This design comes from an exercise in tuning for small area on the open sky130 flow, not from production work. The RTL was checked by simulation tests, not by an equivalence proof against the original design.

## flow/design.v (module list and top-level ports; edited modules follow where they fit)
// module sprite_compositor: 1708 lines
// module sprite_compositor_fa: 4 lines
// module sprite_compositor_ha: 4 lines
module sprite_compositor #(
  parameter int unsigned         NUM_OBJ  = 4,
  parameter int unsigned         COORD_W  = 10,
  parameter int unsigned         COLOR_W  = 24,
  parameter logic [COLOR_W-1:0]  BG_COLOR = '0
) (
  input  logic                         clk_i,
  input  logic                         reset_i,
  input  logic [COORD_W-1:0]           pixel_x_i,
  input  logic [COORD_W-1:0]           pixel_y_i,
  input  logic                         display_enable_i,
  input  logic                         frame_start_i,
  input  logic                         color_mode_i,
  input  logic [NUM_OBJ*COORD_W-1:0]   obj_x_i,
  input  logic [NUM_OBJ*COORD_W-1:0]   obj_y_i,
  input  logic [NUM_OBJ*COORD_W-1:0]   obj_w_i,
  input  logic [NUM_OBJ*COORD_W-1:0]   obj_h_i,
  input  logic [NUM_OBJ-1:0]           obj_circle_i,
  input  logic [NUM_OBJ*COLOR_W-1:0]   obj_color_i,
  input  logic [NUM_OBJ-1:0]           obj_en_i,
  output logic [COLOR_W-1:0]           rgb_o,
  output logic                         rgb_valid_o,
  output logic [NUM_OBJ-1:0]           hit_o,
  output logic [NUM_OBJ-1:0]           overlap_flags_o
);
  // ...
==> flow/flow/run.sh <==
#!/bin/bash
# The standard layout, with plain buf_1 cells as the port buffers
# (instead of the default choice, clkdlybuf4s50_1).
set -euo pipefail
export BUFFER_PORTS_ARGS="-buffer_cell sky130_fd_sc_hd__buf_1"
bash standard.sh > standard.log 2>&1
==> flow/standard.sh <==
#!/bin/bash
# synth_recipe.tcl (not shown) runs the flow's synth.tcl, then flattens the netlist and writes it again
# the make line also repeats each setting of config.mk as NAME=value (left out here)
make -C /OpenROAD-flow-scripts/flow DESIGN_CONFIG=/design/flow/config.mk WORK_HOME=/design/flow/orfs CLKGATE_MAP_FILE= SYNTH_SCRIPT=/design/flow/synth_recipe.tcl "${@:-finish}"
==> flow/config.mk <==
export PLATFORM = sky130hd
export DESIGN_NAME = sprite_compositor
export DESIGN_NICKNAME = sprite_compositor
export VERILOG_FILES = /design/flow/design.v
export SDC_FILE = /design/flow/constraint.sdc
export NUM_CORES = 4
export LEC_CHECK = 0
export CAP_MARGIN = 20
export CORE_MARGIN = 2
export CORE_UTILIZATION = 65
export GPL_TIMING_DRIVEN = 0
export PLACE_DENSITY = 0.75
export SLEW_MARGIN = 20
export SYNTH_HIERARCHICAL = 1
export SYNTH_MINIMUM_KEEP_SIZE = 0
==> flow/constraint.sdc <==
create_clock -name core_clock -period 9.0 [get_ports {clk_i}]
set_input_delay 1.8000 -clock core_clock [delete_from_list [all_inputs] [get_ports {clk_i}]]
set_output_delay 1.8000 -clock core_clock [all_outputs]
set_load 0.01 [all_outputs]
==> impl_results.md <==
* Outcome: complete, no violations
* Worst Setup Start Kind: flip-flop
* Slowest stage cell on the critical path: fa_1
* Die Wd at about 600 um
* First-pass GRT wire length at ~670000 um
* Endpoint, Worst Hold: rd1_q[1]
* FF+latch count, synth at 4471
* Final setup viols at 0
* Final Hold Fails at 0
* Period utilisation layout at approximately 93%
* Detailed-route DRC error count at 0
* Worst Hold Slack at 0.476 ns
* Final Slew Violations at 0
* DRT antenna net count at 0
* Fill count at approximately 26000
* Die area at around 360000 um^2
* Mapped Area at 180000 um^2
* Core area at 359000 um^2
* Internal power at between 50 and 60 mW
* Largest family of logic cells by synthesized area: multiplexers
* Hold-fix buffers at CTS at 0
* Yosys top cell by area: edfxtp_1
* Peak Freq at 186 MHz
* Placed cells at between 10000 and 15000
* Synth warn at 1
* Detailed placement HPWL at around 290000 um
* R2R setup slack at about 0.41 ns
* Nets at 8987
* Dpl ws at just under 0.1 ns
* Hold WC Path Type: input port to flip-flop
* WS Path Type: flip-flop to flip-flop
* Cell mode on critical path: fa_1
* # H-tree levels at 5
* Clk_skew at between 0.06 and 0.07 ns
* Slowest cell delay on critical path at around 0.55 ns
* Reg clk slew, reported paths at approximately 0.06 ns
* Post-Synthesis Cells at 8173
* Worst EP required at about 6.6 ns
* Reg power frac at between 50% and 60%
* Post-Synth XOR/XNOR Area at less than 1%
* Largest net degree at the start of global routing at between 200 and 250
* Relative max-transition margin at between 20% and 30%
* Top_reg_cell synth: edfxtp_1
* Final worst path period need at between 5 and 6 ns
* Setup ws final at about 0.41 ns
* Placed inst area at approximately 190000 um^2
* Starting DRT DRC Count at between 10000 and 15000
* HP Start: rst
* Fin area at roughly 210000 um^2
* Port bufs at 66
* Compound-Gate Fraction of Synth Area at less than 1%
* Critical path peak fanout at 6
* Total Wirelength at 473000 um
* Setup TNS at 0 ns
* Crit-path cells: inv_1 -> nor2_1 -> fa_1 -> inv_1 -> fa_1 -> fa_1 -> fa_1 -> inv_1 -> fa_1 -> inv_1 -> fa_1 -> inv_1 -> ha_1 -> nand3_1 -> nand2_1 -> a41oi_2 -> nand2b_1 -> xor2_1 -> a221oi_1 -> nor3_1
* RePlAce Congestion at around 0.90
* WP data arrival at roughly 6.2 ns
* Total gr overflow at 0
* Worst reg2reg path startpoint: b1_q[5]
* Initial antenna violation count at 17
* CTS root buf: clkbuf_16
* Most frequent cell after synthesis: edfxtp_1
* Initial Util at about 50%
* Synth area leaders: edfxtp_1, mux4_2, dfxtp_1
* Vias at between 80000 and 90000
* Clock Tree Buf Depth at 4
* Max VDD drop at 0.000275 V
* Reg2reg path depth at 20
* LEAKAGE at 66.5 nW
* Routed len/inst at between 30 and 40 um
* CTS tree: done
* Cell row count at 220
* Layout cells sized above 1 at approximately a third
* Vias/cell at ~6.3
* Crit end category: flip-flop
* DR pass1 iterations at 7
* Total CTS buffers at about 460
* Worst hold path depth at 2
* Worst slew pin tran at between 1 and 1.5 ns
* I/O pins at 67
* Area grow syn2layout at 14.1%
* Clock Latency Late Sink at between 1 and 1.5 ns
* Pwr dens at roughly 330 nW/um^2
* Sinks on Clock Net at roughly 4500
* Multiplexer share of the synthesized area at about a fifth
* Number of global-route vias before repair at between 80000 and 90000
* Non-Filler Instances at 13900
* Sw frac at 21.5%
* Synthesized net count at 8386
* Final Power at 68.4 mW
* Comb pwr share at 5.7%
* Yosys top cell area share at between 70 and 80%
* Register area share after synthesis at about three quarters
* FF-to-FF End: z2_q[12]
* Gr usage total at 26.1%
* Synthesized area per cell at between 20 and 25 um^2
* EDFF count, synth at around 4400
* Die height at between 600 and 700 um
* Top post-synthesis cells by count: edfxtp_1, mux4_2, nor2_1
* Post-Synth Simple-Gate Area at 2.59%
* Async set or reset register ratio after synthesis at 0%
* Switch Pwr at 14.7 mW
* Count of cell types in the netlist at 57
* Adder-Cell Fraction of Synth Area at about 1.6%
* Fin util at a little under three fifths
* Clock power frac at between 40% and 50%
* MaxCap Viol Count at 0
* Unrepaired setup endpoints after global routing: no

▶ **Your task**: Scan the entries above for the line containing "fanout at 6", and copy it and all lines after it exactly, down to and including the line containing "under three fifths".

▶ **Answer section**:
* Critical path peak fanout at 6
* Total Wirelength at 473000 um
* Setup TNS at 0 ns
* Crit-path cells: inv_1 -> nor2_1 -> fa_1 -> inv_1 -> fa_1 -> fa_1 -> fa_1 -> inv_1 -> fa_1 -> inv_1 -> fa_1 -> inv_1 -> ha_1 -> nand3_1 -> nand2_1 -> a41oi_2 -> nand2b_1 -> xor2_1 -> a221oi_1 -> nor3_1
* RePlAce Congestion at around 0.90
* WP data arrival at roughly 6.2 ns
* Total gr overflow at 0
* Worst reg2reg path startpoint: b1_q[5]
* Initial antenna violation count at 17
* CTS root buf: clkbuf_16
* Most frequent cell after synthesis: edfxtp_1
* Initial Util at about 50%
* Synth area leaders: edfxtp_1, mux4_2, dfxtp_1
* Vias at between 80000 and 90000
* Clock Tree Buf Depth at 4
* Max VDD drop at 0.000275 V
* Reg2reg path depth at 20
* LEAKAGE at 66.5 nW
* Routed len/inst at between 30 and 40 um
* CTS tree: done
* Cell row count at 220
* Layout cells sized above 1 at approximately a third
* Vias/cell at ~6.3
* Crit end category: flip-flop
* DR pass1 iterations at 7
* Total CTS buffers at about 460
* Worst hold path depth at 2
* Worst slew pin tran at between 1 and 1.5 ns
* I/O pins at 67
* Area grow syn2layout at 14.1%
* Clock Latency Late Sink at between 1 and 1.5 ns
* Pwr dens at roughly 330 nW/um^2
* Sinks on Clock Net at roughly 4500
* Multiplexer share of the synthesized area at about a fifth
* Number of global-route vias before repair at between 80000 and 90000
* Non-Filler Instances at 13900
* Sw frac at 21.5%
* Synthesized net count at 8386
* Final Power at 68.4 mW
* Comb pwr share at 5.7%
* Yosys top cell area share at between 70 and 80%
* Register area share after synthesis at about three quarters
* FF-to-FF End: z2_q[12]
* Gr usage total at 26.1%
* Synthesized area per cell at between 20 and 25 um^2
* EDFF count, synth at around 4400
* Die height at between 600 and 700 um
* Top post-synthesis cells by count: edfxtp_1, mux4_2, nor2_1
* Post-Synth Simple-Gate Area at 2.59%
* Async set or reset register ratio after synthesis at 0%
* Switch Pwr at 14.7 mW
* Count of cell types in the netlist at 57
* Adder-Cell Fraction of Synth Area at about 1.6%
* Fin util at a little under three fifths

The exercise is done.